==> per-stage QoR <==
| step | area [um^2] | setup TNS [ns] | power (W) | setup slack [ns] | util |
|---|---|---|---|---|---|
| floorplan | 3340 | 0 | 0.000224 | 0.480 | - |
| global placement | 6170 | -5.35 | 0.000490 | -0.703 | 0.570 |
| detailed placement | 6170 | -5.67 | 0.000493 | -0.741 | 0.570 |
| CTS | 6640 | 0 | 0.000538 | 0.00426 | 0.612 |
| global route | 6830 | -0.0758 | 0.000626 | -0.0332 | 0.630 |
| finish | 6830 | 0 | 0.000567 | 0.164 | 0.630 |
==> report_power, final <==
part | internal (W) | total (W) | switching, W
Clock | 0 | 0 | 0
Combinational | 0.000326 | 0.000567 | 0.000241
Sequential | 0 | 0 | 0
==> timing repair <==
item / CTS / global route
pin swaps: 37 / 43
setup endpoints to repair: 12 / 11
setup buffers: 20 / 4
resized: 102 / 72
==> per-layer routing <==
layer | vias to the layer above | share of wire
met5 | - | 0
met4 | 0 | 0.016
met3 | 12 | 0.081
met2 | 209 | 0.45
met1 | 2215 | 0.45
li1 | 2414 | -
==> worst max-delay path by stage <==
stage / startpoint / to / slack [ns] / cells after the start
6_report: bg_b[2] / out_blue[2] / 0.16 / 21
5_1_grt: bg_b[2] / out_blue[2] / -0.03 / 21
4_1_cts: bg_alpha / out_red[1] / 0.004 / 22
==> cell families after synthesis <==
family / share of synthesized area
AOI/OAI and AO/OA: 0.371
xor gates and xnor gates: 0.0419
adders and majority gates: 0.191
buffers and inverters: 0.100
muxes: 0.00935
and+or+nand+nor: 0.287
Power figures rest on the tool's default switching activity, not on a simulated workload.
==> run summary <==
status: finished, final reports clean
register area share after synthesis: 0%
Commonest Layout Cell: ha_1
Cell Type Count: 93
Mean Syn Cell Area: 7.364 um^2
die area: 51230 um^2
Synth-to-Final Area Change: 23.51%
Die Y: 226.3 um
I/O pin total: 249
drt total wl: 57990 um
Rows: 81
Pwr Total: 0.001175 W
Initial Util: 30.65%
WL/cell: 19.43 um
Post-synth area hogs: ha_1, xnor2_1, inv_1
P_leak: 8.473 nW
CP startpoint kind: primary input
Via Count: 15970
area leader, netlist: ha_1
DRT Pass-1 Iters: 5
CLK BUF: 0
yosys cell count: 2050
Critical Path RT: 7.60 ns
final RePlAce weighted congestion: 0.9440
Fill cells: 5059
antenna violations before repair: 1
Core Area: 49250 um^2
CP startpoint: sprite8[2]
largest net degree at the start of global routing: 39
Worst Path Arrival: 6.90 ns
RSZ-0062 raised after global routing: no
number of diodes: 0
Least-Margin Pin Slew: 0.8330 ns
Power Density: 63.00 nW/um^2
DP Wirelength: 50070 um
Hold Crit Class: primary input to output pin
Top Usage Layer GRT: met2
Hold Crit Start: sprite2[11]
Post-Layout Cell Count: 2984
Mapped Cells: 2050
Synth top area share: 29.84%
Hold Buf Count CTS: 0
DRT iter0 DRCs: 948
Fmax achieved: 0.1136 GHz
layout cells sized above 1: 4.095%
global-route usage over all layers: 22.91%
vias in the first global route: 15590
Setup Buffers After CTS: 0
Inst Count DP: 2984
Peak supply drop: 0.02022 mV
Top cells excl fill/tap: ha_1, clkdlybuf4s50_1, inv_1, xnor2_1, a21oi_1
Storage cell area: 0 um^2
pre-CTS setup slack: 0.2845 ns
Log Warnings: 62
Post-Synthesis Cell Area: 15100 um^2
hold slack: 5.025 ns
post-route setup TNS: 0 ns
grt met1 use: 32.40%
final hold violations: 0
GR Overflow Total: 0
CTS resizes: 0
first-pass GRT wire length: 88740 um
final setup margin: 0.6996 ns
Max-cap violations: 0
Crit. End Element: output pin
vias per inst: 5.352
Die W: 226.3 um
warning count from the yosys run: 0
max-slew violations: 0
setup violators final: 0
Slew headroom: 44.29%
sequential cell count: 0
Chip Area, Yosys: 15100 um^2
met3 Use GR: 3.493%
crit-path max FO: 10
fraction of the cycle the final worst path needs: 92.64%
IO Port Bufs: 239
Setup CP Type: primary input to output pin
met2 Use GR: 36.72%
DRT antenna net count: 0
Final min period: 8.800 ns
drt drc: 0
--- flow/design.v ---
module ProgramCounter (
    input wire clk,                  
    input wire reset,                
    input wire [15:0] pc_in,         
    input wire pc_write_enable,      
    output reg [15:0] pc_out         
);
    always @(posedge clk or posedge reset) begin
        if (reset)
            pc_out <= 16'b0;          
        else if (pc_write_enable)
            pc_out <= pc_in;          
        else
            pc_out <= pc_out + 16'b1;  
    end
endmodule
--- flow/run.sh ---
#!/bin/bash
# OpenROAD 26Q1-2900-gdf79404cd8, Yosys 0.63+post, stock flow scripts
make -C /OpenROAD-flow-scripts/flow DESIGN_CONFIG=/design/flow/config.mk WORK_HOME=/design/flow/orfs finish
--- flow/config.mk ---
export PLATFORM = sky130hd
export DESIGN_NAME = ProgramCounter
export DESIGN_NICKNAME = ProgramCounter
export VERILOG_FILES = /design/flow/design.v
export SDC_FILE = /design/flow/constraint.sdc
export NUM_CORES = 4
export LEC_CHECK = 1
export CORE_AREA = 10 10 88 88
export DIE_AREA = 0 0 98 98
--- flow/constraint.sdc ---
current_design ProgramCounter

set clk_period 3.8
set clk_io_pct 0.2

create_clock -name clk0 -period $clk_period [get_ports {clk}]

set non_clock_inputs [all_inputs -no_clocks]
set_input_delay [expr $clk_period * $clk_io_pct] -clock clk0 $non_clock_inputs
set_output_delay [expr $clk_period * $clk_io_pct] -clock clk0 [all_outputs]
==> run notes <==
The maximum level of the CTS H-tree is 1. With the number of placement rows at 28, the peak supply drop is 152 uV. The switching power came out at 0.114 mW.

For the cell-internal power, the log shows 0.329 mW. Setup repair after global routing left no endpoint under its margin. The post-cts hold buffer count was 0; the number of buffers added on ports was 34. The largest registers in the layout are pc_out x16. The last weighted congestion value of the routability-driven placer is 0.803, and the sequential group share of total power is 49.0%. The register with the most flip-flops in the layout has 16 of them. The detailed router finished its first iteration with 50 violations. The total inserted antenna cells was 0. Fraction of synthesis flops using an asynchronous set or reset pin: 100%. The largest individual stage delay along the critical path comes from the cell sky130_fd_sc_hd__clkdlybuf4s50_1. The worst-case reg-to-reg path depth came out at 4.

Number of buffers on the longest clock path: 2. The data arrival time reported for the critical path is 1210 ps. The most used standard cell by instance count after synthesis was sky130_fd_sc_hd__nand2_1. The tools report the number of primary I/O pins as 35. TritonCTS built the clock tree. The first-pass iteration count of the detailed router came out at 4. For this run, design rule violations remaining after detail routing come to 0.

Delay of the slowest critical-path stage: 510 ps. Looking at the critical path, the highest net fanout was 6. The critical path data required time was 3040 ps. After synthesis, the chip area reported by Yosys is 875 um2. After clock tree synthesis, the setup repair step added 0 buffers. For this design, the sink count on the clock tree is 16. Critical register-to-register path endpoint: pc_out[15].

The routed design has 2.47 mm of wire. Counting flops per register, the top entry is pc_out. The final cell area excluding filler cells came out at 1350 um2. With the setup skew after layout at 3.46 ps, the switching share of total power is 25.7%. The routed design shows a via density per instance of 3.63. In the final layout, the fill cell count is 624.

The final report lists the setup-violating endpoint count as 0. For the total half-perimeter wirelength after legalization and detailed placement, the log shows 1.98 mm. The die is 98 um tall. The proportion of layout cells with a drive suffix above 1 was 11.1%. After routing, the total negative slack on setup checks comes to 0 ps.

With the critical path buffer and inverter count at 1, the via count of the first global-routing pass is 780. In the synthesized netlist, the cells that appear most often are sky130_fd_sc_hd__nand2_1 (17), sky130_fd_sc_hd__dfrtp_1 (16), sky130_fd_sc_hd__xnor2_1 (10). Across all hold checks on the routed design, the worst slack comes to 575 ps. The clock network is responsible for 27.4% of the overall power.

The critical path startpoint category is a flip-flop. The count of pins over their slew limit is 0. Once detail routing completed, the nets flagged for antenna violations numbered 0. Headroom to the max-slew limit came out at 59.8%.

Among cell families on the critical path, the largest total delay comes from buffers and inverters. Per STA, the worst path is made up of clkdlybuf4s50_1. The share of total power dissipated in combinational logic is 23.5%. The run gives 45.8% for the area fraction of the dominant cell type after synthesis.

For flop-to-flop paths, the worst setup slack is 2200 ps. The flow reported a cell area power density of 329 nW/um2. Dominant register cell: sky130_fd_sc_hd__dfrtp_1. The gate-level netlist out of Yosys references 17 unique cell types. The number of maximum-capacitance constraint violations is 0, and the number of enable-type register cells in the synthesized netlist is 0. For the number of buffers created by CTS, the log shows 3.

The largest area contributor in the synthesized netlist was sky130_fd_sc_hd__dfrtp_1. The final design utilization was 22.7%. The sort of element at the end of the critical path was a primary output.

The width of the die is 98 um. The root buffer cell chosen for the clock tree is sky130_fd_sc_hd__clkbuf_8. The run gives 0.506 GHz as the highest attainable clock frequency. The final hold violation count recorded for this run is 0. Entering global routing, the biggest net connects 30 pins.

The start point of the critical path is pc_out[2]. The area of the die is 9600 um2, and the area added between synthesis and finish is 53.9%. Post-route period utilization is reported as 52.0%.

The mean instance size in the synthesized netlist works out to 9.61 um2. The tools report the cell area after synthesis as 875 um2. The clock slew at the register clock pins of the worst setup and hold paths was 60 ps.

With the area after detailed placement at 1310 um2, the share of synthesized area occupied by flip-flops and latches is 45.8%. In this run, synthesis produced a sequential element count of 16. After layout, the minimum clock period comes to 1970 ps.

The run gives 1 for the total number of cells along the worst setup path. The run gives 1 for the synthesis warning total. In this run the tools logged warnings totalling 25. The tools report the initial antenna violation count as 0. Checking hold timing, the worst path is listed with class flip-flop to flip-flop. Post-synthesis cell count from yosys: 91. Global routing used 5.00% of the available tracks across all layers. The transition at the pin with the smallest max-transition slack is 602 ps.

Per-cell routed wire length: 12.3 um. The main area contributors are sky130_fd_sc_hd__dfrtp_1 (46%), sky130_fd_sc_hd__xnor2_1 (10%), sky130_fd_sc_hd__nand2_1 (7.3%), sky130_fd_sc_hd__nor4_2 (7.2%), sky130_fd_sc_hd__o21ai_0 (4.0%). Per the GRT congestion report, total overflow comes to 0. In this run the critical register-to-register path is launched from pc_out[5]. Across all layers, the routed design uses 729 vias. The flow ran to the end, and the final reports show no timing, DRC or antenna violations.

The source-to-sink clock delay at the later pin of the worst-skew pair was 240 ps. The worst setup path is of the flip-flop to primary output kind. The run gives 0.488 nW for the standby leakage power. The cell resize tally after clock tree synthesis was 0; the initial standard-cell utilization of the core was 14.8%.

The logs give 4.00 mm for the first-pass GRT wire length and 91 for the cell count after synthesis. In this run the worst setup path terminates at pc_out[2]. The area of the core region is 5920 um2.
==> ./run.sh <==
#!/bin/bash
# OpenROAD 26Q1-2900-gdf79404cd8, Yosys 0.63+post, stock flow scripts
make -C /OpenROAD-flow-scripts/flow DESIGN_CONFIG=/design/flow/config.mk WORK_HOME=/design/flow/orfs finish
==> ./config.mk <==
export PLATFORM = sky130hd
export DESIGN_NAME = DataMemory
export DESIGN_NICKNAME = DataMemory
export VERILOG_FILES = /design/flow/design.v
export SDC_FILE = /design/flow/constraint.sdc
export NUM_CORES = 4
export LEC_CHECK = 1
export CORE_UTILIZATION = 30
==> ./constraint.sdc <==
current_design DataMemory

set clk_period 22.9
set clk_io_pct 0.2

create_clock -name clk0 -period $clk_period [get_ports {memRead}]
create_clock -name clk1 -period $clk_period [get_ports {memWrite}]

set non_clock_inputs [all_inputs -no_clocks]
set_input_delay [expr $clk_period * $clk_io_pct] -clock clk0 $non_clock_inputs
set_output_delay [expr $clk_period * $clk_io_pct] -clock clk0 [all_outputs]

==

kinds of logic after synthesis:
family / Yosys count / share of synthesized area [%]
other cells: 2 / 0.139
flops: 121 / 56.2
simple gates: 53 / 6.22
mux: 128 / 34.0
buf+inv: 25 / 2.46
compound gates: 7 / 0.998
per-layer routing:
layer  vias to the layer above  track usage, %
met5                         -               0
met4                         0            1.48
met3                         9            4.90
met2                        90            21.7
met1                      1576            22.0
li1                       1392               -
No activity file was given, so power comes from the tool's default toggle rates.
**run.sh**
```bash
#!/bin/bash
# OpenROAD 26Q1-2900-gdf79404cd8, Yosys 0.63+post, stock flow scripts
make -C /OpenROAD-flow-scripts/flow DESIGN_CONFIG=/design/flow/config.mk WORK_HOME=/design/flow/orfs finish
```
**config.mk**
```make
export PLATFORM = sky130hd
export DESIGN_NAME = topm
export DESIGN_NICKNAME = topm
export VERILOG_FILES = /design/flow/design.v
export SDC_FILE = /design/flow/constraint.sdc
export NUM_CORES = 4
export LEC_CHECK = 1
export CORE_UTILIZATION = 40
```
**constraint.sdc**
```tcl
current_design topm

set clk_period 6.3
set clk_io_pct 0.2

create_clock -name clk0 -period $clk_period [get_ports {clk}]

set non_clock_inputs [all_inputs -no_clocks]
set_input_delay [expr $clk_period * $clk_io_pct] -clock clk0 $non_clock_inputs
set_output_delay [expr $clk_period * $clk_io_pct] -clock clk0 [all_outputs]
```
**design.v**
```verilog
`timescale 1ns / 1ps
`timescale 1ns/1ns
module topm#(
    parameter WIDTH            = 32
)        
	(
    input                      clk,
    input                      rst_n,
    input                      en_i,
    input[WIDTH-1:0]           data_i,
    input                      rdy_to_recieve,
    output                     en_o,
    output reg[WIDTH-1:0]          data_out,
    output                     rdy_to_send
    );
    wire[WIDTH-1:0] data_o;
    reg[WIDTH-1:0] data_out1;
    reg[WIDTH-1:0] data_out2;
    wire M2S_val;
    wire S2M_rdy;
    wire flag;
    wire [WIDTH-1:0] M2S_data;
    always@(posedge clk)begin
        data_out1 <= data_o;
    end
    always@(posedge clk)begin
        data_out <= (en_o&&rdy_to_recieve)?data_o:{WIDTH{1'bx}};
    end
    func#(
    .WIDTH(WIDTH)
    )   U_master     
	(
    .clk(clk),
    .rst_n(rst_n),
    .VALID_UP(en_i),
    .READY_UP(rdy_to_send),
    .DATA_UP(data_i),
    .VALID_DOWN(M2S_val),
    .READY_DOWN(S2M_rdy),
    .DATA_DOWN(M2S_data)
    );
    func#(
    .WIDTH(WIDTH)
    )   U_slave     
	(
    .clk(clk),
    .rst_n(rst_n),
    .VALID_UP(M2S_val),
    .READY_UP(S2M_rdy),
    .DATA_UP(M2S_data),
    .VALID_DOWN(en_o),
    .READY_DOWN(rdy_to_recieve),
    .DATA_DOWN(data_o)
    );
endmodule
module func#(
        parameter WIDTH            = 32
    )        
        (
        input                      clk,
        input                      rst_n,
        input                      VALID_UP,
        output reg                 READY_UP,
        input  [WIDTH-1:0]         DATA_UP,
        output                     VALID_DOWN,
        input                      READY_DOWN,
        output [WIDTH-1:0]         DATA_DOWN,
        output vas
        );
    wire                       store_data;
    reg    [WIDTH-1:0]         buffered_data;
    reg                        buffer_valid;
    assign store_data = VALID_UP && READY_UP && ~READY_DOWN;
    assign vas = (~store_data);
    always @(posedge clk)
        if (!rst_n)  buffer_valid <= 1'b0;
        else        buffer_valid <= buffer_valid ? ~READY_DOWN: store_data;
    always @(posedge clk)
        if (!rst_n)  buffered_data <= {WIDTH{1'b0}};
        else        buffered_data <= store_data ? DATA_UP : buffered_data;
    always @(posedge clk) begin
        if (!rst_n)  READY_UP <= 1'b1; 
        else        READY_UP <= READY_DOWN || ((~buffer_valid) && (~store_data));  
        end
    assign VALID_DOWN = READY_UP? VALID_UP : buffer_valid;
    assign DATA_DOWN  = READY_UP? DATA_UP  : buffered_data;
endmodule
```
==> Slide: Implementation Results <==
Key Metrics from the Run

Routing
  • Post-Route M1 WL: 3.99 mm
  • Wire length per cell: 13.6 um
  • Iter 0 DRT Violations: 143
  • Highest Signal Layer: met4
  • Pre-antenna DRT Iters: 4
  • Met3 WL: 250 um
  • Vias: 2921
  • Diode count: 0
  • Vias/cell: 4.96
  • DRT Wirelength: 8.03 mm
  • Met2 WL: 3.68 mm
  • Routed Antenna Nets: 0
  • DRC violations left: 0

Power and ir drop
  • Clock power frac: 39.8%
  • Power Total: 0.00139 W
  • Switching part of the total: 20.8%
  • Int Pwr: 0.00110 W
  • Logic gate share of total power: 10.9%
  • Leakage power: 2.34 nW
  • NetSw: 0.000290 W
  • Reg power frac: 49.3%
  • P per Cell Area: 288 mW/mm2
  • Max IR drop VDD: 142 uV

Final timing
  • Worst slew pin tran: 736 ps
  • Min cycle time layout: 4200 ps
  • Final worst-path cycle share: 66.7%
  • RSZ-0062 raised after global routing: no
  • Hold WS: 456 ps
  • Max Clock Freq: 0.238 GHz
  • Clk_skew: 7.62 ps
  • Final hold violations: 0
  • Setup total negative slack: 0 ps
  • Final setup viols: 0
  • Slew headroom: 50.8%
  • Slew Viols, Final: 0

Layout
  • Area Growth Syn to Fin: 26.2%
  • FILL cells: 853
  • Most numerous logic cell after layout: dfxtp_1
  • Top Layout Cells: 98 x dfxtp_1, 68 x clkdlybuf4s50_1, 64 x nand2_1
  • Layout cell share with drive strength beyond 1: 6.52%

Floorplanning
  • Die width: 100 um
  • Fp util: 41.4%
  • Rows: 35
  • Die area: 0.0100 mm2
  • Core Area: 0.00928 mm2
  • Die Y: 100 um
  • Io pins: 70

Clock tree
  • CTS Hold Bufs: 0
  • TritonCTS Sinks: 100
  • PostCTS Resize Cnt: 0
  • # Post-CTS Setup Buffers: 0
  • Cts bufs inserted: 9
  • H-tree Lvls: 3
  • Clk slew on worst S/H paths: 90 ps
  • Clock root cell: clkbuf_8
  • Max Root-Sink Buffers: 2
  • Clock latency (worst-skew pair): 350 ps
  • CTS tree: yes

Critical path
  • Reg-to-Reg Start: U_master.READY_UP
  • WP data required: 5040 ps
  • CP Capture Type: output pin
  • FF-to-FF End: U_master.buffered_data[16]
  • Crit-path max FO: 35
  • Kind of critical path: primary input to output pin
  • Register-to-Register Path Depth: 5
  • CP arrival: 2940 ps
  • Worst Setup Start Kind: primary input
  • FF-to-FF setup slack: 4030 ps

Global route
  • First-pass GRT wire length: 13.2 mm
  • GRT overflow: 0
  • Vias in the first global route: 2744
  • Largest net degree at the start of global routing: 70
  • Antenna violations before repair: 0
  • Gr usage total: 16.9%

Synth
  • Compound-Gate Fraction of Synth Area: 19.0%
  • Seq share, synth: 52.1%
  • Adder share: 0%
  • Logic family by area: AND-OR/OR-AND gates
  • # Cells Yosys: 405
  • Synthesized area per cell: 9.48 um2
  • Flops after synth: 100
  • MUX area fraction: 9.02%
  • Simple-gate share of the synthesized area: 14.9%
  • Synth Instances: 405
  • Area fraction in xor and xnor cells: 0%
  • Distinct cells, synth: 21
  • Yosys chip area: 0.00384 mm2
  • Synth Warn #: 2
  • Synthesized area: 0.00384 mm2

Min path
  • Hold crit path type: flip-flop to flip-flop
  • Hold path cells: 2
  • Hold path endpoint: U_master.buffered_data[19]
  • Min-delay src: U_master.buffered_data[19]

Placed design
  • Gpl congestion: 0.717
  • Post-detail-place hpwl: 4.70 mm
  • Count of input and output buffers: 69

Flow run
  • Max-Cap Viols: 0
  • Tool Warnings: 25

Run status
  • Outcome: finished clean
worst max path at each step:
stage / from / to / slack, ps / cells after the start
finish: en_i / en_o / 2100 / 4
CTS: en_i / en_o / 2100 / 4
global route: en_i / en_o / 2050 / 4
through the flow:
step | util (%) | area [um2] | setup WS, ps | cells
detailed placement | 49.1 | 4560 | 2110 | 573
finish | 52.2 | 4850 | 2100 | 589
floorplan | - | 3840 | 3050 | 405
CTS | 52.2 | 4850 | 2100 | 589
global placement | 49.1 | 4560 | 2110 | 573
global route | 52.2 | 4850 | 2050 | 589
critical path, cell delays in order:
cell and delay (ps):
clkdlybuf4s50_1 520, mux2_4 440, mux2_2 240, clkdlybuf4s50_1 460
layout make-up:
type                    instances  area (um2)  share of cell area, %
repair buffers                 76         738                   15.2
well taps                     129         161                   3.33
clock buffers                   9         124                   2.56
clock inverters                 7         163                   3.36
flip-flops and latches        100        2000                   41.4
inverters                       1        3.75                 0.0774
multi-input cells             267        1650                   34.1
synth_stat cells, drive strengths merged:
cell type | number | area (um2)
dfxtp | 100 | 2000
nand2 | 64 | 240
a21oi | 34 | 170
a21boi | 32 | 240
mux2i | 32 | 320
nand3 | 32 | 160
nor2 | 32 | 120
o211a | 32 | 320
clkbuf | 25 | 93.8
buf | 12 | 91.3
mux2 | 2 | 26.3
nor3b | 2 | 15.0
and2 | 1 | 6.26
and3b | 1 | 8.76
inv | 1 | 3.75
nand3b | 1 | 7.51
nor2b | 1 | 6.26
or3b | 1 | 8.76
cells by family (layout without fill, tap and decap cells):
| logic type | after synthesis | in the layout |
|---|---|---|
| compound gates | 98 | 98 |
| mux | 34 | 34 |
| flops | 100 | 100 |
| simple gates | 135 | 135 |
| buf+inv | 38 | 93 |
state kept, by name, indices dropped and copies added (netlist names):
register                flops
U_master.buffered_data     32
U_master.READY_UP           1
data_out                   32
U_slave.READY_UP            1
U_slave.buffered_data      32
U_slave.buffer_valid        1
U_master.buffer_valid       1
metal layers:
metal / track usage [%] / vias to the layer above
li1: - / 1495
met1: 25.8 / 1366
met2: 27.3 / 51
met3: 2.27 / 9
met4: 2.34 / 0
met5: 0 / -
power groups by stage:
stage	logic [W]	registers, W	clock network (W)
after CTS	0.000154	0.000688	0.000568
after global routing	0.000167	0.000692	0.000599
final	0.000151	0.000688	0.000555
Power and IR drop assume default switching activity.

WHAT YOU HAVE TO DO - Within the listing above, extract exactly the lines from the line with "I/O pin total: 249" to the line with "global-route usage over all layers: 22.91%", the two named lines included, and no others.

SOLUTION FOR THIS TASK -
I/O pin total: 249
drt total wl: 57990 um
Rows: 81
Pwr Total: 0.001175 W
Initial Util: 30.65%
WL/cell: 19.43 um
Post-synth area hogs: ha_1, xnor2_1, inv_1
P_leak: 8.473 nW
CP startpoint kind: primary input
Via Count: 15970
area leader, netlist: ha_1
DRT Pass-1 Iters: 5
CLK BUF: 0
yosys cell count: 2050
Critical Path RT: 7.60 ns
final RePlAce weighted congestion: 0.9440
Fill cells: 5059
antenna violations before repair: 1
Core Area: 49250 um^2
CP startpoint: sprite8[2]
largest net degree at the start of global routing: 39
Worst Path Arrival: 6.90 ns
RSZ-0062 raised after global routing: no
number of diodes: 0
Least-Margin Pin Slew: 0.8330 ns
Power Density: 63.00 nW/um^2
DP Wirelength: 50070 um
Hold Crit Class: primary input to output pin
Top Usage Layer GRT: met2
Hold Crit Start: sprite2[11]
Post-Layout Cell Count: 2984
Mapped Cells: 2050
Synth top area share: 29.84%
Hold Buf Count CTS: 0
DRT iter0 DRCs: 948
Fmax achieved: 0.1136 GHz
layout cells sized above 1: 4.095%
global-route usage over all layers: 22.91%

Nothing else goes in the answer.